Allan Miller wrote:Altruism is a different kettle of fish. But again, I'm not sure we need to assume that altruistic behaviour is somehow wired into our genes from some adaptive benefit realised in our Pleistocene past.


I think the problem with these arguments is that altruism is not what is wired into the genes. It's a word for a complex behavior that we have come up with. What I think is wired into our brains is 'tendencies' toward certain behaviors. Altruism is probably a mix of child nurture gone wild and certain risk aversion tendencies that make it wiser for a mammal to submit or cooperate than to fight. This is all done with the wiring bundles and how they connect and how they tend to flare out and overlap at each end.
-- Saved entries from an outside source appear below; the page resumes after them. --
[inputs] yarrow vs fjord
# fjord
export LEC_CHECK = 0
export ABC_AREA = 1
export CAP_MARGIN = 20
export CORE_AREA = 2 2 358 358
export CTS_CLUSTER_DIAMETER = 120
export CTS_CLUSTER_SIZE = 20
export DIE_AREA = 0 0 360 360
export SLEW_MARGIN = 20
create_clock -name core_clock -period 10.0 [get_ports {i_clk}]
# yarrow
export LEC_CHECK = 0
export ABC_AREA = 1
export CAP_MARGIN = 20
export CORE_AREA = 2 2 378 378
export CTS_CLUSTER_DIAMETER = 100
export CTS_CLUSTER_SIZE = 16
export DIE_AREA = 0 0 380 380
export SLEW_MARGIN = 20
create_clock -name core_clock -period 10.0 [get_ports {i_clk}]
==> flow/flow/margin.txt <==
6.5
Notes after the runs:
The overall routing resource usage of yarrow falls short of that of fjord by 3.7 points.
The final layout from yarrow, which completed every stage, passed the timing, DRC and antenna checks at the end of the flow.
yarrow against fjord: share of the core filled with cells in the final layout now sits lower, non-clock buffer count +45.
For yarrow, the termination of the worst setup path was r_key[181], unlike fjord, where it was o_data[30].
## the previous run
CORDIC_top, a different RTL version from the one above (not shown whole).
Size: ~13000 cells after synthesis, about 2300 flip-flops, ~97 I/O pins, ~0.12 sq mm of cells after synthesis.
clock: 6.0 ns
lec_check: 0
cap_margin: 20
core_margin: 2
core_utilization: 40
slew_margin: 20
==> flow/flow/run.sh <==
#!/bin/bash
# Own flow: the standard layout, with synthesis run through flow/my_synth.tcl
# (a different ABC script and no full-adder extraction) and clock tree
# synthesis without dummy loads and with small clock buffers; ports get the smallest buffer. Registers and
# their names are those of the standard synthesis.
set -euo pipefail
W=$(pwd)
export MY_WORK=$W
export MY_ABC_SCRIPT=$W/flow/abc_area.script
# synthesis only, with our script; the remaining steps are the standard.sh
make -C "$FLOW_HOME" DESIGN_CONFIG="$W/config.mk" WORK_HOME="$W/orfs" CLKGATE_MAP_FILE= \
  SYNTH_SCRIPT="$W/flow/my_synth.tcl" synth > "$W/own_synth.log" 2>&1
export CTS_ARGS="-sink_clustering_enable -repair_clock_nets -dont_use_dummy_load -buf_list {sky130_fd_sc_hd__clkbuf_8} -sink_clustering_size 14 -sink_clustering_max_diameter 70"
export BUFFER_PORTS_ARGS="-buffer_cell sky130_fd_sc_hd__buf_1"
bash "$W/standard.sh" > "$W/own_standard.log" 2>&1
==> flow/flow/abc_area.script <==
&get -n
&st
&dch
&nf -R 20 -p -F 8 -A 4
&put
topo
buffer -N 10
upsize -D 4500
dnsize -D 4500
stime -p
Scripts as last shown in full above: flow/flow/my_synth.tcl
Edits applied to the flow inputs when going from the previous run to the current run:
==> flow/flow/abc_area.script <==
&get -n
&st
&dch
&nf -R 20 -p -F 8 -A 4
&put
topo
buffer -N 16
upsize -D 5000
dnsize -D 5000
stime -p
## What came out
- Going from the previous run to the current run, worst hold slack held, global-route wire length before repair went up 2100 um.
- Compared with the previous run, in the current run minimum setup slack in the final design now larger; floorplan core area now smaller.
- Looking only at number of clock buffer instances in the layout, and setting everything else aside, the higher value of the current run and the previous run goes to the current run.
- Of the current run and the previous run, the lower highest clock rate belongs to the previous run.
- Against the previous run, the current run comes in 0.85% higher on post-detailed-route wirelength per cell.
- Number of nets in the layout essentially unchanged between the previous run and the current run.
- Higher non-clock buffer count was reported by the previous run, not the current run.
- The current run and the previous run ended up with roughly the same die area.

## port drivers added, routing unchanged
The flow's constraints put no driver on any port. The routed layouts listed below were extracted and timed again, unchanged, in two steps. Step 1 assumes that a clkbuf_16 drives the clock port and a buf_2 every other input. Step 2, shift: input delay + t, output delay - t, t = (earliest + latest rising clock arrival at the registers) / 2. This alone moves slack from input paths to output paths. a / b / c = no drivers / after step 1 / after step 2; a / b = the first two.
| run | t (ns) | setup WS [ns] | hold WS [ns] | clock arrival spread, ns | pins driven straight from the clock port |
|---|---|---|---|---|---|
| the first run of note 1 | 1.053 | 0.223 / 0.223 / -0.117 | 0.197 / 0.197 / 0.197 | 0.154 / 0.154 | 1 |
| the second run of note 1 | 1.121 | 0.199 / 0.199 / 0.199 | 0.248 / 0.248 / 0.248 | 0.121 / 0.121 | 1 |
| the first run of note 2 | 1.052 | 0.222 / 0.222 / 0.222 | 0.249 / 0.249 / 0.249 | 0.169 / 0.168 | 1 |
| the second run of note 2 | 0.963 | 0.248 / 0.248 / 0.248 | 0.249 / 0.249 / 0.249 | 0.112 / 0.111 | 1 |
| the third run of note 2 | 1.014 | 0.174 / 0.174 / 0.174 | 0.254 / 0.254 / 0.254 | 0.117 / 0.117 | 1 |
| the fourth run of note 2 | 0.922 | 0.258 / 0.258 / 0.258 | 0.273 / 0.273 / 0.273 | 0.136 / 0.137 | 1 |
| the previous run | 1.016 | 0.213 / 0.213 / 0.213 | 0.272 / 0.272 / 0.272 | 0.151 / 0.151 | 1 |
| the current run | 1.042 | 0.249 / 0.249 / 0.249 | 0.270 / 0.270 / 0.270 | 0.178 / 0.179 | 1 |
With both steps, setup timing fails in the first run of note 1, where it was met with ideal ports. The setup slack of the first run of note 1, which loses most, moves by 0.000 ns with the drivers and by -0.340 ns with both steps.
Background: an optimization exercise with open tools, aiming at small area. Do not read the settings as production practice. Only simulation tests tie the RTL to the original design; equivalence was not proved. Power and IR drop assume default switching activity.

`design/flow/design.v`:
```
module router_fifo(clk,resetn,soft_reset,write_enb,read_enb,d_in,lfd_state,empty,d_out,full);
	input clk,resetn,soft_reset,read_enb,write_enb,lfd_state;
	input [7:0]d_in;
	output empty,full;
	output reg [7:0]d_out;
	reg temp;
	reg [4:0]write_enb_ptr,read_enb_ptr;
	reg [6:0]count;
	reg [8:0] mem [15:0];
	integer i,j;
	assign full = (write_enb_ptr[4]!=read_enb_ptr[4])&&(write_enb_ptr[3:0]==read_enb_ptr[3:0]);
	assign empty = (write_enb_ptr==read_enb_ptr);
	always@(posedge clk)
		begin
			if(!resetn)
				begin
				temp<=0;
				end
			else
				begin
				temp<=lfd_state;
				end
		end
	always@(posedge clk)
		begin
			if(!resetn)
				begin
					for(i=0;i<16;i=i+1)
						begin
							mem[i]<=0;
							write_enb_ptr<=0;
						end
				end
			else if(soft_reset)
				begin
					for(j=0;j<16;j=j+1)
						begin
							mem[j]<=0;
							write_enb_ptr<=0;
						end
				end
			else if(write_enb && !full)
				begin 
					{mem[write_enb_ptr[3:0]][8],mem[write_enb_ptr[3:0]][7:0]}<={temp,d_in};
					write_enb_ptr<=write_enb_ptr+1'b1;
				end
			else
				write_enb_ptr<=write_enb_ptr;
		end
	always@(posedge clk)
		begin
				if(!resetn)
					begin
						d_out<=8'b0;
						read_enb_ptr<=0;
					end
				else if(soft_reset)
					begin
						d_out<=8'b0;
						read_enb_ptr<=0;
					end
				else if(read_enb && !empty)
					begin
						d_out<=mem[read_enb_ptr[3:0]][7:0];
						read_enb_ptr<=read_enb_ptr+1'b1;
					end
				else
					d_out<=8'b0;
		end
	always@(posedge clk)
		begin
			if(!resetn)
				count<=0;
			else if(soft_reset)
				count<=0;
			else if(read_enb && !empty)
				begin
					if(mem[read_enb_ptr[3:0]][8]==1)
						count<=mem[read_enb_ptr[3:0]][7:2]+1'b1;
					else
						count<=count-1'b1;
				end
			else
				count<=count;
		end 
endmodule
module router_fsm(clk,resetn,pkt_valid,d_in,fifo_full,empty_0,empty_1,
                  empty_2,soft_reset_0,soft_reset_1,soft_reset_2,parity_done,
						low_pkt_valid,write_enb_reg,detect_add,ld_state,laf_state,lfd_state,
						full_state,rst_int_reg,busy);
			input [1:0]d_in;
			input clk,resetn,pkt_valid,fifo_full,empty_0,empty_1,empty_2,soft_reset_0,
			      soft_reset_1,soft_reset_2,parity_done,low_pkt_valid;
			output write_enb_reg,detect_add,ld_state,laf_state,lfd_state,full_state,rst_int_reg,busy;
			parameter DECODE_ADDRESS = 3'b000,
			          LOAD_FIRST_DATA = 3'b001,
						 WAIT_TILL_EMPTY = 3'b010,
						 LOAD_DATA = 3'b011,
						 LOAD_PARITY = 3'b100,
						 FIFO_FULL_STATE = 3'b101,
						 LOAD_AFTER_FULL = 3'b110,
						 CHECK_PARITY_ERROR = 3'b111;
			reg [2:0]next_state,present_state;
			always@(posedge clk)
			   begin
				   if(!resetn)
					    present_state <= DECODE_ADDRESS;
					else if(((soft_reset_0) && (d_in[1:0]==2'b00)) || 
					        ((soft_reset_1) && (d_in[1:0]==2'b01)) || 
							  ((soft_reset_2) && (d_in[1:0]==2'b10)))
					    present_state <= DECODE_ADDRESS;
					else
					    present_state <= next_state;
				end
			always@(*)
			   begin
				  case(present_state)
				      DECODE_ADDRESS : begin
						                    if((pkt_valid && (d_in[1:0]==2'd0) && empty_0) ||
												     (pkt_valid && (d_in[1:0]==2'd1) && empty_1) ||
													  (pkt_valid && (d_in[1:0]==2'd2) && empty_2))
													  next_state = LOAD_FIRST_DATA;
												  else if((pkt_valid && (d_in[1:0]==2'd0) && !empty_0) ||
												          (pkt_valid && (d_in[1:0]==2'd1) && !empty_1) ||
													      (pkt_valid && (d_in[1:0]==2'd2) && !empty_2))
													  next_state = WAIT_TILL_EMPTY;
												  else
												     next_state = DECODE_ADDRESS;
					  					     end
						LOAD_FIRST_DATA : begin
						                     next_state = LOAD_DATA;
											   end
						WAIT_TILL_EMPTY : begin
						                     if((empty_0 && (d_in[1:0]==2'b00)) ||
													   (empty_1 && (d_in[1:0]==2'b01)) ||
														(empty_2 && (d_in[1:0]==2'b10)))
														next_state = LOAD_FIRST_DATA;
													else
													  next_state = WAIT_TILL_EMPTY;
											   end
					   LOAD_DATA : begin
						               if(fifo_full==1'b1)
											     next_state = FIFO_FULL_STATE;
											else if(!fifo_full && !pkt_valid)
											     next_state = LOAD_PARITY;
											else 
											     next_state = LOAD_DATA;
									   end
						LOAD_PARITY : begin
											  next_state = CHECK_PARITY_ERROR;
										  end
						FIFO_FULL_STATE : begin
						                      if(!fifo_full)
													     next_state = LOAD_AFTER_FULL;
													 else
													     next_state = FIFO_FULL_STATE;
											   end
					   LOAD_AFTER_FULL : begin
						                      if(!parity_done && low_pkt_valid)
													       next_state = LOAD_PARITY;
													 else if(!parity_done && !low_pkt_valid)
                                              next_state = LOAD_DATA;
                                        else if(parity_done == 1'b1)
                                              next_state = DECODE_ADDRESS;
                                        else
															 next_state = LOAD_AFTER_FULL;
											  end
						CHECK_PARITY_ERROR : begin
													   if(!fifo_full)
															next_state = DECODE_ADDRESS;
														else
														   next_state = FIFO_FULL_STATE;
													end
						default : next_state = DECODE_ADDRESS;
				  endcase
			   end
         assign detect_add = (present_state == DECODE_ADDRESS)?1'b1:1'b0;
		   assign lfd_state = (present_state == LOAD_FIRST_DATA)?1'b1:1'b0;
			assign ld_state = (present_state == LOAD_DATA)?1'b1:1'b0;
			assign write_enb_reg = ((present_state == LOAD_DATA) ||
											(present_state == LOAD_AFTER_FULL) || 
											(present_state == LOAD_PARITY))?1'b1:1'b0;
			assign full_state = (present_state == FIFO_FULL_STATE)?1'b1:1'b0;
			assign laf_state = (present_state == LOAD_AFTER_FULL)?1'b1:1'b0;
			assign rst_int_reg = (present_state == CHECK_PARITY_ERROR)?1'b1:1'b0;
			assign busy = ((present_state == LOAD_FIRST_DATA) || 
								(present_state == LOAD_PARITY) ||
								(present_state == FIFO_FULL_STATE) ||
								(present_state == LOAD_AFTER_FULL) ||
								(present_state == WAIT_TILL_EMPTY) ||
								(present_state == CHECK_PARITY_ERROR))?1'b1:1'b0;
endmodule
	module router_register(clk,resetn,pkt_valid,fifo_full,rst_int_reg,detect_add,
								ld_state,laf_state,full_state,lfd_state,parity_done,
								low_pkt_valid,error,d_out,d_in);
	input clk,resetn,pkt_valid,fifo_full,rst_int_reg,detect_add,
								ld_state,laf_state,full_state,lfd_state;
	input [7:0]d_in;
	output reg parity_done, low_pkt_valid,error;
	output reg [7:0]d_out;
	reg [7:0]header,full_state_byte,internal_parity,packet_parity;
	always@(posedge clk)
		begin
			if(!resetn)
				d_out<=8'b0;
			else if(lfd_state)
				d_out<=header;
			else if(ld_state && !fifo_full)
				d_out<=d_in;
			else if(laf_state)
				d_out<=full_state_byte;
			else
				d_out<=d_out;				
		end
	always@(posedge clk)
		begin
			if(!resetn)
				header<=8'b0;
			else if(detect_add && pkt_valid && d_in[1:0]!=2'b11)
				header<=d_in;
			else
				header<=header;
		end
	always@(posedge clk)
		begin
			if(!resetn)
				full_state_byte<=8'b0;
			else if(ld_state && fifo_full)
				full_state_byte<=d_in;
			else
				full_state_byte<=full_state_byte;
		end
	always@(posedge clk)
		begin
			if(!resetn)
				internal_parity<=8'b0;
			else if(detect_add)
				internal_parity<=8'b0;
			else if(lfd_state)
				internal_parity<=internal_parity^header;
			else if(pkt_valid && ld_state && !full_state)
				internal_parity<=internal_parity^d_in;
			else
				internal_parity<=internal_parity;
		end
	always@(posedge clk)
		begin
			if(!resetn)
				packet_parity<=8'b0;
			else if(ld_state && !pkt_valid)
				packet_parity<=d_in;
			else
				packet_parity<=packet_parity;
		end
	always@(posedge clk)
		begin
			if(!resetn)
				error<=1'b0;
			else
				begin
					if(parity_done)
						error<=(internal_parity!=packet_parity)?1'b1:1'b0;
				end	
		end
	always@(posedge clk)
		begin
			if(!resetn)
				parity_done<=1'b0;
			else if(ld_state && !full_state && !pkt_valid)
				parity_done<=1'b1;
			else if(laf_state && low_pkt_valid && !parity_done)
				parity_done<=1'b1;
			else
				begin
					if(detect_add)
						parity_done<=1'b0;
				end
		end
	always@(posedge clk)
		begin
			if(!resetn)
				low_pkt_valid<=1'b0;
			else
				begin
					if(rst_int_reg)
						low_pkt_valid<=1'b0;
					if(ld_state && !pkt_valid)
						low_pkt_valid<=1'b1;
				end
		end
endmodule
module router_syn(clk,resetn,d_in,write_enb_reg,detect_add,vld_out_0,vld_out_1,vld_out_2,read_enb_0,read_enb_1,read_enb_2,write_enb,fifo_full,empty_0,empty_1,empty_2,soft_reset_0,soft_reset_1,soft_reset_2,full_0,full_1,full_2);
	input clk,resetn,empty_0,empty_1,empty_2,full_0,full_1,full_2,detect_add,write_enb_reg,read_enb_0,read_enb_1,read_enb_2;
	input [1:0]d_in;
	output reg soft_reset_0,soft_reset_1,soft_reset_2,fifo_full;
	output reg [2:0] write_enb;
	output vld_out_0,vld_out_1,vld_out_2;
	reg [1:0]temp;
	reg [4:0]count;
	assign vld_out_0 = ~empty_0;
	assign vld_out_1 = ~empty_1;
	assign vld_out_2 = ~empty_2;
	always@(posedge clk)
		begin
			if(!resetn)
				temp<=0;
			else if(detect_add)
				temp<=d_in;
			else
				temp<=temp;
		end
	always@(*)
		begin
			case(temp)
				2'b00 : fifo_full = full_0;
				2'b01 : fifo_full = full_1;
				2'b10 : fifo_full = full_2;
				default : fifo_full = 1'b0;
			endcase
		end
	always@(*)
		begin
			if(write_enb_reg)
				begin
					case(temp)
						2'b00 : write_enb = 3'b001;
						2'b01 : write_enb = 3'b010;
						2'b10 : write_enb = 3'b100;
						default : write_enb = 3'b000;
					endcase
				end
			else
				write_enb = 3'b0;
		end
	always@(posedge clk)
		begin
			soft_reset_0<=1'b0;
			soft_reset_1<=1'b0;
			soft_reset_2<=1'b0;
			if(!resetn)
				count<=5'b0;
			else if(vld_out_0)
				begin
					if(!read_enb_0)
						begin
							if(count==5'd29)
								begin
									soft_reset_0<=1'b1;
									count<=5'b0;
								end
							else
								begin
									soft_reset_0<=1'b0;
									count<=count+5'b1;
								end
						end
					else
						count<=5'b0;
				end
			else if(vld_out_1)
				begin
					if(!read_enb_1)
						begin
							if(count==5'd29)
								begin
									soft_reset_1<=1'b1;
									count<=5'b0;
								end
							else
								begin
									soft_reset_1<=1'b0;
									count<=count+5'b1;
								end
						end
					else
						count<=5'b0;
				end
			else if(vld_out_2)
				begin
					if(!read_enb_2)
						begin
							if(count==5'd29)
								begin
									soft_reset_2<=1'b1;
									count<=5'b0;
								end
							else
								begin
									soft_reset_2<=1'b0;
									count<=count+5'b1;
								end
						end
					else
						count<=5'b0;
				end
			else
				count<=5'b0;
		end
endmodule
module router_top(clk,resetn,read_enb_0,read_enb_1,read_enb_2,d_in,pkt_valid,
		d_out_0,d_out_1,d_out_2,vld_out_0,vld_out_1,vld_out_2,
		error,busy);
	input clk,resetn,read_enb_0,read_enb_1,read_enb_2,pkt_valid;
	input [7:0]d_in;
	output vld_out_0,vld_out_1,vld_out_2,error,busy;
	output [7:0]d_out_0,d_out_1,d_out_2;
	wire [2:0]write_enb;
	wire [7:0]d_out;
	router_register register(clk,resetn,pkt_valid,fifo_full,rst_int_reg,detect_add,ld_state,laf_state,full_state,
				lfd_state,parity_done,low_pkt_valid,error,d_out,d_in);
	router_syn syn(clk,resetn,d_in[1:0],write_enb_reg,detect_add,vld_out_0,vld_out_1,vld_out_2,read_enb_0,read_enb_1,read_enb_2,
			write_enb,fifo_full,empty_0,empty_1,empty_2,soft_reset_0,soft_reset_1,soft_reset_2,full_0,full_1,full_2);
	router_fsm fsm(clk,resetn,pkt_valid,d_in[1:0],fifo_full,empty_0,empty_1,empty_2,soft_reset_0,soft_reset_1,soft_reset_2,
			parity_done,low_pkt_valid,write_enb_reg,detect_add,ld_state,laf_state,lfd_state,full_state,rst_int_reg,busy);
	router_fifo fifo_0(clk,resetn,soft_reset_0,write_enb[0],read_enb_0,d_out,lfd_state,empty_0,d_out_0,full_0);
	router_fifo fifo_1(clk,resetn,soft_reset_1,write_enb[1],read_enb_1,d_out,lfd_state,empty_1,d_out_1,full_1);
	router_fifo fifo_2(clk,resetn,soft_reset_2,write_enb[2],read_enb_2,d_out,lfd_state,empty_2,d_out_2,full_2);
endmodule
```
`design/flow/config.mk`:
```
export PLATFORM = sky130hd
export DESIGN_NAME = router_top
export DESIGN_NICKNAME = router_top
export VERILOG_FILES = /design/flow/design.v
export SDC_FILE = /design/flow/constraint.sdc
export NUM_CORES = 4
export LEC_CHECK = 0
export CAP_MARGIN = 20
export CORE_MARGIN = 2
export CORE_UTILIZATION = 40
export PLACE_DENSITY = 0.6
export SLEW_MARGIN = 20
```
`design/flow/run.sh`:
```
#!/bin/bash
# synth_recipe.tcl (not shown) runs the flow's synth.tcl, then flattens the netlist and writes it again
# the make line also repeats each setting of config.mk as NAME=value (left out here)
make -C /OpenROAD-flow-scripts/flow DESIGN_CONFIG=/design/flow/config.mk WORK_HOME=/design/flow/orfs CLKGATE_MAP_FILE= SYNTH_SCRIPT=/design/flow/synth_recipe.tcl finish
```
`design/flow/constraint.sdc`:
```
create_clock -name core_clock -period 5.0 [get_ports {clk}]
set_input_delay 1.0000 -clock core_clock [delete_from_list [all_inputs] [get_ports {clk}]]
set_output_delay 1.0000 -clock core_clock [all_outputs]
set_load 0.01 [all_outputs]
```
==> run summary <==
-- sequential cells by signal, summed over array words and instances (netlist names), 2 cells and up --
signal                    cells
fifo_0.write_enb_ptr          5
fifo_1.d_out                  8
fifo_2.d_out                  8
register.internal_parity      8
fifo_1.write_enb_ptr          5
fifo_1.read_enb_ptr           5
fifo_2.read_enb_ptr           5
register.full_state_byte      8
register.d_out                8
fsm.present_state             3
fifo_0.mem                  128
fifo_2.write_enb_ptr          5
syn.temp                      2
fifo_2.mem                  128
fifo_0.d_out                  8
fifo_1.mem                  128
register.packet_parity        8
syn.count                     5
fifo_0.read_enb_ptr           5
register.header               8
-- Yosys cell counts (8+ instances only) --
library cell  count
a22o_1            8
inv_1            25
mux4_2          120
xnor2_1          23
a211oi_1          8
and2_1          165
nand2b_1         14
nand4_1          11
clkbuf_1        122
edfxtp_1        384
buf_2            20
nand2_1          74
nor2b_1          19
dfxtp_1         110
xor2_1           32
o21ai_0          21
a21boi_0         13
nand3_1           9
nor2_1           61
and3_1          251
mux2i_1          22
ha_1             17
a22oi_1           8
a21o_1           10
-- cell type report --
class / instances / share of cell area [%]
sequential: 494 / 53.7
multi-input combinational: 971 / 32.6
clock buffer: 70 / 5.83
tap: 756 / 3.69
timing repair buffer: 82 / 2.81
clock inverter: 30 / 1.01
inverter: 25 / 0.366
antenna: 1 / 0.00976
-- critical path: cells and delay by family (launching register included) --
| family | cells | cell delay (ps) |
|---|---|---|
| xor+xnor | 1 | 220 |
| buf+inv | 2 | 630 |
| flops | 1 | 760 |
| simple gates | 2 | 680 |
-- routing by layer --
metal / up-vias / routed length, um / global-route usage (%)
li1: 6117 / - / -
met4: 0 / 1210 / 5.11
met2: 352 / 24500 / 28.5
met5: - / 0 / 0
met1: 6684 / 23700 / 26.0
met3: 80 / 2690 / 2.22
-- metrics by stage --
stage | total power, W | cells | worst slack, ps | util, % | instance area (um2)
2_1_floorplan | 0.00524 | 1648 | 2050 | - | 22800
4_1_cts | 0.00950 | 2428 | 1060 | 45.4 | 25600
3_5_place_dp | 0.00559 | 2328 | 906 | 42.3 | 23900
5_1_grt | 0.00975 | 2428 | 928 | 45.5 | 25600
6_report | 0.00942 | 2429 | 1100 | 45.5 | 25600
3_3_place_gp | 0.00557 | 2328 | 1020 | 42.3 | 23900
-- final timing paths --
kind	slack, ps	from	endpoint
max	1100	fifo_1.read_enb_ptr[2]	vld_out_1
min reg2reg	470	syn.count[0]	syn.count[0]
max reg2reg	1700	fsm.present_state[1]	fifo_2.mem[5][3]
min	470	syn.count[0]	syn.count[0]
-- power by group through the flow --
| stage | Sequential, W | Combinational, W | Clock (W) |
|---|---|---|---|
| after floorplan | 0.00469 | 0.000552 | 0 |
| after global placement | 0.00501 | 0.000554 | 0 |
| after detailed placement | 0.00502 | 0.000563 | 0 |
| after CTS | 0.00494 | 0.000565 | 0.00399 |
| after global routing | 0.00497 | 0.000608 | 0.00417 |
| final | 0.00494 | 0.000558 | 0.00393 |
-- placed cells by master, fill, tap and decap left out, types with 25 or more instances in the layout --
master / synthesis / routed
buf_4: 7 / 40
and2_1: 165 / 165
mux4_2: 120 / 120
inv_1: 25 / 25
dfxtp_1: 110 / 99
nor2_1: 61 / 61
and3_1: 251 / 251
clkdlybuf4s50_1: 0 / 42
nand2_1: 74 / 74
edfxtp_1: 384 / 384
xor2_1: 32 / 32
clkbuf_16: 0 / 55
-- cells by family after synthesis --
group | count (synthesis)
mux | 142
flops | 494
simple gates | 657
buf+inv | 183
xor+xnor | 56
compound gates | 99
fa+ha+maj | 17
==> run summary <==
WHS=473 ps; Flop pwr share=52.4%; hold path depth=1; clock slew at reported path FFs=60 ps; slew of the pin with the lowest slew margin=1100 ps; number of antenna violations at the first check in global routing=0; Avg Cell Area, Syn=13.8 um2; nets=1659; slowest CP cell=dfxtp_1; Worst setup EP type=output pin; Post-CTS Repair Setup Buffers=0; Final Hold Fails=0; CP arrival=2900 ps; sequential fraction of the synthesis area=60.2%; total routed wirelength=52100 um; Mapped Cells=1648; #FFs+latches synth=494; largest family of logic cells by synthesized area=simple AND/OR/NAND/NOR gates; WS Path Type=reg2out; synth unique cells=60; min-delay worst type=reg2reg; IO Pins=43; CP peak stage delay=760 ps; first-pass GRT wire length=82000 um; clock latency on the worst-skew pair=600 ps; remaining global-route overflow=0; Synth Area in Simple Gates=17.2%; area fraction in compound gates after synthesis=3.31%; Die Ht=243 um; CTS Hold Bufs=0; Clock Root Buffer=clkbuf_16; final setup fails=0; FF+latch area=13800 um2; # fillers=4992; gpl congestion=0.790; number of global-route vias before repair=13400; CORE AREA=56400 um2; Die W=243 um; Slew Limit Fails=0; switching share of power=24.4%; worst-path fanout max=12; max cap viols=0; setup repair after global routing missed its margin=no; status=no timing/DRC/antenna violations; row count=87; clk_skew=19.0 ps; sw power=0.00230 W; power per cell area=367 nW/um2; Multi-input gate area=8360 um2; CTS Buffer Depth=3; Post-Synth XOR/XNOR Area=2.23%; Post-DRT Antenna Nets=0; # H-tree levels=2; post-synthesis mux area share=12.8%; Leak Pwr=9.80 nW; clock power share=41.7%; DP HPWL=32700 um; Yosys Warn Count=23; GRT Util Overall=18.0%; WP data required=4000 ps; largest net degree at the start of global routing=50; Top FF cell, synth=edfxtp_1; cell taking the most area after synthesis=edfxtp_1; FMAX=256 MHz; First-pass DRT Iterations=5; vias per cell=5.45; drt wl/cell=21.4 um; cts repair resizes=0; Synth Net Count=1679; TritonCTS Buffers=54; Die Area=59000 um2; CP Launch Type=register; Rel. slew slack=26.4%; ys async rst share=0%; period utilisation layout=78.1%; 1st-iter DRT viols=1082; Worst VDD drop=264 uV; number of synthesized flops with an enable pin=384; Netlist Area Pre-Place=22800 um2; top cell type's share of synthesized area=50.5%; Syn-to-layout area delta=12.4%; input/output buffers=42; setup tns final=0 ps; CTS tree=done; CP cell instances=xnor2_1, nand4_1, nor2_1, inv_1, clkdlybuf4s50_1; vias after detailed routing=13200; share of cells above drive strength 1=17.3%; adder-cell area share of the yosys netlist=0.932%; Int Power=0.00712 W; CTS Sinks=494; power share of the combinational group=5.9%; R2R depth=6; minimum clock period after layout=3900 ps; largest cells by area after synthesis=edfxtp_1 51%, mux4_2 12%, dfxtp_1 9.7%; DRC Markers=0; initial core utilization=40.5%

port drivers added, routing unchanged:
The flow's constraints put no driver on any port. The routed layout listed below was extracted and timed again, unchanged, in two steps.
Step 1 (the two cells are an assumption about what drives the block):
set clk [get_ports {clk}]
set_driving_cell -lib_cell sky130_fd_sc_hd__clkbuf_16 $clk
set_driving_cell -lib_cell sky130_fd_sc_hd__buf_2 [delete_from_list [all_inputs] $clk]
Step 2, shift: input delay + t, output delay - t, t = (earliest + latest rising clock arrival at the registers) / 2. This alone moves slack from input paths to output paths.
Three values: no drivers, after step 1, after step 2; two values: the first two.
t, ns: 0.647
slack for setup (ns): 1.096 / 1.037 / 0.889
worst data-port slew with drivers (ns): 0.05
After both steps setup and hold are still met in this run. The setup slack of this run moves by -0.059 ns with the drivers and by -0.207 ns with both steps.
Also the gradation of neurotransmitters and receptors across different areas of the cortex.

A combination of things resulted in groups that flocked together to some advantage. I think these groups must have been small and strongly interbred so I don't see the problem with kin vs. altruism. It was both. The idea that a selfish individual would breed to advantage is one that surprises me. Like I say we kill people like that in Texas every day. Sociopaths keep popping up and they keep failing to take over the gene pool. My guess is that they would not necessarily be good breeders and it is likely that there is no selfish sociopath gene either.

I think this is a non-starter. Everything that evolved and is alive today has a highly complex story. Picking one so-called trait and fighting about it indicates to me that two people have an opinion about something that doesn't have enough detail to model it mathematically. So I can't pick a side.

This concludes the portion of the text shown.